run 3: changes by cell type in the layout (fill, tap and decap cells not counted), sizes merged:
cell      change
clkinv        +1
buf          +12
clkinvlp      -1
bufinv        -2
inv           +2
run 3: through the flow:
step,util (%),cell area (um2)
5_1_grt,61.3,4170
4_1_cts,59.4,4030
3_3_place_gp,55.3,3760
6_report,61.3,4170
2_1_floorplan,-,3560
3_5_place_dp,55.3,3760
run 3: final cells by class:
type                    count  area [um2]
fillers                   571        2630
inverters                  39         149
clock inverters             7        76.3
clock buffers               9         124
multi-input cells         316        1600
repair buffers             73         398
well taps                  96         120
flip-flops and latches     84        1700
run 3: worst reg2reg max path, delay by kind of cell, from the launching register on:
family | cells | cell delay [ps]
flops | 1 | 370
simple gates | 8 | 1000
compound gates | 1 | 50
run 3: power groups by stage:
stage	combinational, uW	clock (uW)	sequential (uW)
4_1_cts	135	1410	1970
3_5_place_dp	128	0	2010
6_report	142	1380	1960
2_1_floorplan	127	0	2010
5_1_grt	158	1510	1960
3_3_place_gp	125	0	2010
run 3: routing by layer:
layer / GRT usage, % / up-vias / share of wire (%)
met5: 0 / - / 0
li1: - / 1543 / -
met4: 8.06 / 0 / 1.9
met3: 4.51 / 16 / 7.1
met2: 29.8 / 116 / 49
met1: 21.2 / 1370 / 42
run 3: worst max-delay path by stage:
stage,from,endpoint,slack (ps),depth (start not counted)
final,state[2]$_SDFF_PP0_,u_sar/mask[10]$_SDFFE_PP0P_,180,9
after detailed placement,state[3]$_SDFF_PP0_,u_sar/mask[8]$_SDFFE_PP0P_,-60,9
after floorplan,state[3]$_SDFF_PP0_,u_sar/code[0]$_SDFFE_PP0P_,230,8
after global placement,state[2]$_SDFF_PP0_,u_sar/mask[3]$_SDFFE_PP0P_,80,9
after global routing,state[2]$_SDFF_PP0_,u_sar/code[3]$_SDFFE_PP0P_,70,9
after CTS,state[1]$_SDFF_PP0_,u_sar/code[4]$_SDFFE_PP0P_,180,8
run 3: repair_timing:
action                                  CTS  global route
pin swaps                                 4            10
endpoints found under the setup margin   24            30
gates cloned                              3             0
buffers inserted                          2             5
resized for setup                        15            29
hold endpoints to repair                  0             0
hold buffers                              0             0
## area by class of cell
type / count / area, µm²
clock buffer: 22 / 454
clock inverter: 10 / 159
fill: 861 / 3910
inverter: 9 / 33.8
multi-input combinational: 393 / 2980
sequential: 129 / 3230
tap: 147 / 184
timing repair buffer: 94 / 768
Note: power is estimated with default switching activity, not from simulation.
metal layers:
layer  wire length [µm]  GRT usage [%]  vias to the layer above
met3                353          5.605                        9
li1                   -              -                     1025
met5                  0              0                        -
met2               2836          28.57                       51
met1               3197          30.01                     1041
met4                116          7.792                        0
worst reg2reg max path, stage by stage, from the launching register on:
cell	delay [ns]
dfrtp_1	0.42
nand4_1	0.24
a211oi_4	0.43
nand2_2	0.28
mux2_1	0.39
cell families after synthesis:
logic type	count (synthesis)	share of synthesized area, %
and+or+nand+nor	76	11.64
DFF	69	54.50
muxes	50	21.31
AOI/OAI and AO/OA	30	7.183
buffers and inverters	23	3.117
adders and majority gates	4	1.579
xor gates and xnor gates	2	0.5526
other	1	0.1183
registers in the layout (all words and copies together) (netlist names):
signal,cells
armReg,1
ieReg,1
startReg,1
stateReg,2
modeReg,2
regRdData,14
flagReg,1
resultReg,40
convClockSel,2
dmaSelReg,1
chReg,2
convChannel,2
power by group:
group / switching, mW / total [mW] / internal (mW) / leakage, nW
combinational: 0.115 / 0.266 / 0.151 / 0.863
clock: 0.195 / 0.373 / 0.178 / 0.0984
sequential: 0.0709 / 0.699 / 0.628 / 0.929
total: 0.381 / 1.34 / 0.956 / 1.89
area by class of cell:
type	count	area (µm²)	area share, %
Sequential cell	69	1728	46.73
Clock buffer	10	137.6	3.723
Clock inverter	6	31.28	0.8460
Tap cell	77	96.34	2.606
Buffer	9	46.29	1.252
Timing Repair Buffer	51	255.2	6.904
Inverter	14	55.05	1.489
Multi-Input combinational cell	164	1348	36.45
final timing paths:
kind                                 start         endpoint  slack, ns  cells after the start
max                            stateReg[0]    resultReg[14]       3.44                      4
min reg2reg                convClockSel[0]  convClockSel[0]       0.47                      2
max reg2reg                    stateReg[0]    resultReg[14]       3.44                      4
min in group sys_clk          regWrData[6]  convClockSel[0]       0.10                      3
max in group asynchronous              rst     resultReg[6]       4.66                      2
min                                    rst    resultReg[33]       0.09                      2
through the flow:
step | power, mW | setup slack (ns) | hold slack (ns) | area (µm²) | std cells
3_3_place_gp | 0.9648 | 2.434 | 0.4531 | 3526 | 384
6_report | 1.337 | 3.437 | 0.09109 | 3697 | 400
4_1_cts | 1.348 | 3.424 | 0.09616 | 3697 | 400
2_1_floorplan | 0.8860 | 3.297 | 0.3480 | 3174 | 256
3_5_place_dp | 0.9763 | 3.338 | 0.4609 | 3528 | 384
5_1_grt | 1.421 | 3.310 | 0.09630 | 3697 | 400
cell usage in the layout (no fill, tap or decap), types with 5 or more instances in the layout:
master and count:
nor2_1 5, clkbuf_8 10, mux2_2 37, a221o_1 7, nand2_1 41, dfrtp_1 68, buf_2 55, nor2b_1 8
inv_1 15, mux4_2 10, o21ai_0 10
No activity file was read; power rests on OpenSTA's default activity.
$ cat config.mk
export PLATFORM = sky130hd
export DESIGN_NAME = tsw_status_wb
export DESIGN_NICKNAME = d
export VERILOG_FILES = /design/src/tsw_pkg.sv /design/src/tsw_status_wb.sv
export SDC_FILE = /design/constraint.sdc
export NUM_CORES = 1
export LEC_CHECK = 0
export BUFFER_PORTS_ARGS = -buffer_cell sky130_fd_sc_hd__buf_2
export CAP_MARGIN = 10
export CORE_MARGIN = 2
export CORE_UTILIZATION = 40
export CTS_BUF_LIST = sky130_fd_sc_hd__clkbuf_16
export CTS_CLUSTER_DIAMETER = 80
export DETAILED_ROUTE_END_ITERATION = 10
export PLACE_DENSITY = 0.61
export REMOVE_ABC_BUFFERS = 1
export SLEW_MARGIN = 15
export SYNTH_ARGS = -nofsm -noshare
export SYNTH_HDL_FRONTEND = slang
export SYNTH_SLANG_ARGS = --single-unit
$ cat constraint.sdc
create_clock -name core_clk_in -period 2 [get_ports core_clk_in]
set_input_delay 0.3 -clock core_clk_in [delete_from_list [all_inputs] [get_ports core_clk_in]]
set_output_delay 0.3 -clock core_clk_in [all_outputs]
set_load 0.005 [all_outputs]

____________________

EXERCISE: Beginning with the line above that contains "2_1_floorplan | 0.8860", copy each line exactly up to and including the line that contains "inv_1 15, mux4_2 10, o21ai_0 10", and go no further.

EXERCISE OUTPUT:
2_1_floorplan | 0.8860 | 3.297 | 0.3480 | 3174 | 256
3_5_place_dp | 0.9763 | 3.338 | 0.4609 | 3528 | 384
5_1_grt | 1.421 | 3.310 | 0.09630 | 3697 | 400
cell usage in the layout (no fill, tap or decap), types with 5 or more instances in the layout:
master and count:
nor2_1 5, clkbuf_8 10, mux2_2 37, a221o_1 7, nand2_1 41, dfrtp_1 68, buf_2 55, nor2b_1 8
inv_1 15, mux4_2 10, o21ai_0 10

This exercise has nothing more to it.